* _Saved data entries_
-- -- --

<file path="src/ifu_cfg_pkg.sv">
package ifu_cfg_pkg;

    // fetch datapath widths
    localparam int PC_W   = 32;
    localparam int INST_W = 32;

    // cache geometry: 2 ways, 64 sets, 8-byte lines
    localparam int WAYS       = 2;
    localparam int OFFSET_W   = 3;
    localparam int INDEX_W    = 6;
    localparam int TAG_W      = PC_W - INDEX_W - OFFSET_W;
    localparam int SETS       = 2 ** INDEX_W;
    localparam int LINE_W     = 8 * (2 ** OFFSET_W);
    localparam int RAM_ROW_W  = WAYS * LINE_W;

    // fetch address
    typedef logic [PC_W-1:0] pc_t;

    // one instruction word
    typedef logic [INST_W-1:0] inst_t;

    // pc[31:9]
    typedef logic [TAG_W-1:0] cache_tag_t;

    // pc[8:3]
    typedef logic [INDEX_W-1:0] cache_index_t;

    // pc[2:0], bit 2 picks the upper word
    typedef logic [OFFSET_W-1:0] cache_offset_t;

    // one refill line from memory
    typedef logic [LINE_W-1:0] line_t;

    // one data array row, way 0 low half, way 1 high half
    typedef logic [RAM_ROW_W-1:0] ram_row_t;

endpackage
</file>
<file path="src/fetch_pc.sv">
`timescale 1ns/1ps

module fetch_pc #(
    parameter ifu_cfg_pkg::pc_t BOOT_PC = 32'h0000_0000
) (
    input  logic                       clk,
    input  logic                       rst,
    input  logic                       addr_ok,
    input  logic                       data_ok,
    input  logic                       redirect,
    input  ifu_cfg_pkg::pc_t           redirect_pc,
    output logic                       valid,
    output ifu_cfg_pkg::cache_index_t  index,
    output ifu_cfg_pkg::cache_tag_t    tag,
    output ifu_cfg_pkg::cache_offset_t offset,
    output ifu_cfg_pkg::pc_t           fetch_pc_out,
    output logic                       word_take
);

    // pc of the oldest outstanding fetch
    ifu_cfg_pkg::pc_t pc_q;
    // jump target waiting for the killed fetch to drain
    ifu_cfg_pkg::pc_t target_q;
    logic             kill_q;

    logic             killing;
    ifu_cfg_pkg::pc_t target;
    ifu_cfg_pkg::pc_t next_pc;
    ifu_cfg_pkg::pc_t fetch_addr;

    // a redirect kills the fetch accepted alongside the jal
    assign killing = kill_q | redirect;
    assign target  = redirect ? redirect_pc : target_q;
    assign next_pc = killing ? target : pc_q + 32'd4;

    // present the next address as soon as the current word returns
    assign fetch_addr = data_ok ? next_pc : pc_q;

    // the fetch stream never stalls on its own side
    assign valid  = 1'b1;
    assign tag    = fetch_addr[31:9];
    assign index  = fetch_addr[8:3];
    assign offset = fetch_addr[2:0];

    assign fetch_pc_out = pc_q;
    assign word_take    = data_ok & ~killing;

    always_ff @(posedge clk) begin
        if (rst) begin
            pc_q   <= BOOT_PC;
            kill_q <= 1'b0;
        end else begin
            if (valid && addr_ok) begin
                pc_q <= fetch_addr;
            end
            // cleared once the dropped word has come back
            if (data_ok && killing) begin
                kill_q <= 1'b0;
            end else if (redirect) begin
                kill_q <= 1'b1;
            end
        end
    end

    always_ff @(posedge clk) begin
        if (redirect) begin
            target_q <= redirect_pc;
        end
    end

    // jal targets and the boot address must keep fetch word aligned
    pc_aligned_a: assert property (
        @(posedge clk) disable iff (rst) pc_q[1:0] == 2'b00
    ) else $error("fetch_pc: unaligned pc %h", pc_q);

endmodule

</file>
<file path="config.mk">
export PLATFORM = sky130hd
export DESIGN_NAME = fetch_pc
export DESIGN_NICKNAME = d
export VERILOG_FILES = /design/src/ifu_cfg_pkg.sv /design/src/fetch_pc.sv
export SDC_FILE = /design/constraint.sdc
export NUM_CORES = 1
export LEC_CHECK = 0
export BUFFER_PORTS_ARGS = -buffer_cell sky130_fd_sc_hd__buf_2
export CORE_MARGIN = 4
export CORE_UTILIZATION = 48
export CTS_CLUSTER_DIAMETER = 50
export CTS_CLUSTER_SIZE = 30
export DETAILED_ROUTE_END_ITERATION = 6
export PLACE_DENSITY_LB_ADDON = 0.3
export SKIP_CTS_REPAIR_TIMING = 1
export SYNTH_ARGS = -nofsm -noshare
export SYNTH_HDL_FRONTEND = slang
export SYNTH_SLANG_ARGS = --single-unit
</file>
<file path="constraint.sdc">
create_clock -name clk -period 2.3 [get_ports clk]
set_input_delay 0.345 -clock clk [delete_from_list [all_inputs] [get_ports clk]]
set_output_delay 0.345 -clock clk [all_outputs]
set_load 0.1 [all_outputs]
</file>
==> run_results.csv <==
group,metric,value,unit
sta,finalCriticalPeriod,2.757,ns
power,power.switching,1600,uW
route,top_layer_used,"met4",
global_route,grt.total_usage,29.33,%
place,dp.final_hpwl,10100,microns
sta,worst_pin_slew,0.5514,ns
sta,period_share,119.9,%
sta,fin_ws,-0.4566,ns
sta,rsz0062_at_grt,"true",
power,power,3814,uW
final_layout,area_delta_synth_final,64.60,%
logic_synthesis,yosysSeqAreaShare,34.86,%
power,p_comb_share,40.9,%
die,die_h,96.18,microns
clock_tree,clock_sinks,65,
global_route,antenna_found_initial,0,
die,fp-row-count,31,
clock_tree,clock_latency,0.35,ns
power,ir_drop,0.0004807,V
final_layout,layout_commonest_cell,"buf_2",
logic_synthesis,ys_async_sr_fraction,0,%
route,vias,4464,
place,dp_cells,653,
logic_synthesis,synthDistinctLibCells,63,
final_layout,final_util,82.93,%
power,pwr-share-clk,25.3,%
place,numPortBuffers,101,
sta,setup_tns,-6.041,ns
global_route,grt_pass1_wl,20840,microns
route,vias_per_cell,6.423,
die,core,7408,sq um
route,wl_met1,5922,microns
clock_tree,cts_tree,"built",
die,ios,103,
worst_hold_path,hp-class,"in2reg",
logic_synthesis,synthesis.nets,483,
clock_tree,cts.path.max_buffers,2,
place,place_area,5458,sq um
final_layout,layout_common_cells,"buf_2, buf_4, dfxtp_1, buf_12, mux2_2",
logic_synthesis,yosysWarningCount,0,
critical_path,crit_required,1.96,ns
final_layout,num-nets-final,629,
logic_synthesis,synthesis.area,3732,sq um
route,antenna_left,0,
sta,finalMaxSlewViolations,0,
power,power_frac_seq,33.7,%
final_layout,antenna_cells,0,
route,first_iter_violations,421,
sta,max_freq,362.8,MHz
global_route,overflow,0,
critical_path,crit_path_max_fanout,5,
logic_synthesis,syn_avg_cell_area,8.387,sq um
route,wl_per_cell,21.09,microns
clock_tree,clk_pin_slew_worst_paths,0.08,ns
sta,slew_headroom,62.99,%
route,drc_errors,0,
critical_path,crit_arrival,2.41,ns
power,p_sw_share,41.95,%
worst_hold_path,min_path_cells,2,
logic_synthesis,yosys_register_bits,65,
run,maxCapViolCount,0,
die,fp.dieW,96.18,microns
route,wirelength,14660,microns
critical_path,start_kind,"flip-flop",
clock_tree,cts-buffers-inserted,9,
route,wl_met2,7143,microns
global_route,grt_max_degree,28,
final_layout,drive_gt1_share,53.52,%
clock_tree,htree_levels,3,
die,die_area,9251,sq um
final_layout,final_cell_area,6143,sq um
die,start_util,50.38,%
power,power.density,620.8,nW/um^2
final_layout,fin_cells,695,
route,dr_wl_met3,1217,microns
sta,hold_viol,0,
logic_synthesis,synth_ff_type,"dfxtp_1",
sta,clock_skew,0.01048,ns
run_status,outcome,"complete, but fails checks",
global_route,grt_pass1_vias,3939,
power,p_int,2214,uW
critical_path,cp-end-kind,"output pin",
critical_path,ff2ff_path_depth,6,
sta,finalSetupViolCount,23,
logic_synthesis,syn_inst,445,
critical_path,worstSetupPathType,"reg2out",
route,drt-pass1-iter-count,5,
clock_tree,cts_root_buf,"clkbuf_8",
run_status,violations,"setup timing",
logic_synthesis,synth_edf_count,0,
power,total_leakage_power,0.002560,uW
place,gp_congestion,0.8955,
-- stage by stage --
step	hold WS, ns	worst slack [ns]
floorplan	0.4428	-0.6413
global placement	0.4522	0.0004652
detailed placement	0.4650	-0.01111
CTS	0.2405	-0.4148
global route	0.2383	-0.4807
finish	0.2361	-0.4566
-- per-layer routing --
metal  global-route usage (%)  vias up
met5                        0        -
li1                         -     1994
met1                    41.26     2164
met3                    4.535       40
met2                    45.49      266
met4                    9.953        0
-- sequential cells by signal, summed over array words and instances, names as in the netlist --
register	flops
fetch_pc_out	32
kill_q	1
target_q	32
-- kinds of logic after synthesis --
| family | synth area share, % |
|---|---|
| xor gates and xnor gates | 1.408 |
| adders and majority gates | 0.3352 |
| muxes | 12.94 |
| buffers and inverters | 4.727 |
| and+or+nand+nor | 19.81 |
| other | 0.1005 |
| AOI/OAI and AO/OA | 25.81 |
| DFF | 34.86 |
-- Yosys cell counts (3+ instances only) --
library cell	n	share of area [%]
a211oi_1	5	1.0
a21o_1	5	1.0
a21oi_1	27	3.6
a221oi_1	3	0.70
a22o_1	10	2.3
a22oi_1	13	2.6
a311o_1	3	0.80
a311oi_1	5	1.2
a31oi_1	3	0.50
a41oi_1	3	0.70
and3_1	11	1.8
and4_1	4	0.94
buf_1	5	0.50
clkbuf_1	24	2.4
dfxtp_1	65	35
inv_1	9	0.91
mux2_2	34	10
mux2i_1	10	2.7
nand2_1	34	3.4
nand3_1	16	2.1
nand4_1	10	1.7
nor2_1	38	3.8
nor3_1	9	1.2
nor4_1	4	0.67
o21a_1	5	1.0
o21ai_0	21	2.8
o22ai_1	7	1.2
o31a_1	3	0.70
o31ai_1	6	1.2
o32ai_1	4	0.94
or3_1	3	0.50
xnor2_1	5	1.2
-- path summary, 6_finish.rpt --
path,from,to,slack (ns)
hold / removal,redirect_pc[11],target_q[11]$_DFF_P_,0.24
hold reg to reg,target_q[21]$_DFF_P_,target_q[21]$_DFF_P_,0.48
setup / recovery,fetch_pc_out[2]$_SDFFE_PP0P_,tag[15],-0.46
setup reg to reg,fetch_pc_out[2]$_SDFFE_PP0P_,fetch_pc_out[28]$_SDFFE_PP0P_,0.05
-- final cells by class --
| type | instances | area, sq um |
|---|---|---|
| Sequential cell | 65 | 1395 |
| Timing Repair Buffer | 168 | 1550 |
| Inverter | 12 | 45.04 |
| Clock inverter | 6 | 58.81 |
| Clock buffer | 10 | 127.6 |
| Fill cell | 432 | 1265 |
| Multi-Input combinational cell | 335 | 2843 |
| Tap cell | 99 | 123.9 |
-- critical path: stages, from the launching register on --
cell      delay, ns
dfxtp_4        0.38
ha_4           0.14
nand4_1        0.16
or4_4          0.52
buf_12         0.16
buf_6          0.11
nor2_4         0.10
a311oi_4       0.13
nor2_4         0.17
buf_12         0.18
-- power by group through the flow --
stage / logic [uW] / clock network, uW / registers, uW
after CTS: 1500 / 955 / 1280
final: 1560 / 966 / 1290
after floorplan: 840 / 0 / 1510
after global placement: 1470 / 0 / 1290
after detailed placement: 1490 / 0 / 1300
after global routing: 1620 / 1020 / 1290
(Power assumes the default switching activity.)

-- -- --

* _THE TASK_
Retype the portion of the data above that starts on the line with "if (rst) begin" and finishes on the line with "fetch word aligned", including both of those lines.

* _ANSWER SECTION_
        if (rst) begin
            pc_q   <= BOOT_PC;
            kill_q <= 1'b0;
        end else begin
            if (valid && addr_ok) begin
                pc_q <= fetch_addr;
            end
            // cleared once the dropped word has come back
            if (data_ok && killing) begin
                kill_q <= 1'b0;
            end else if (redirect) begin
                kill_q <= 1'b1;
            end
        end
    end

    always_ff @(posedge clk) begin
        if (redirect) begin
            target_q <= redirect_pc;
        end
    end

    // jal targets and the boot address must keep fetch word aligned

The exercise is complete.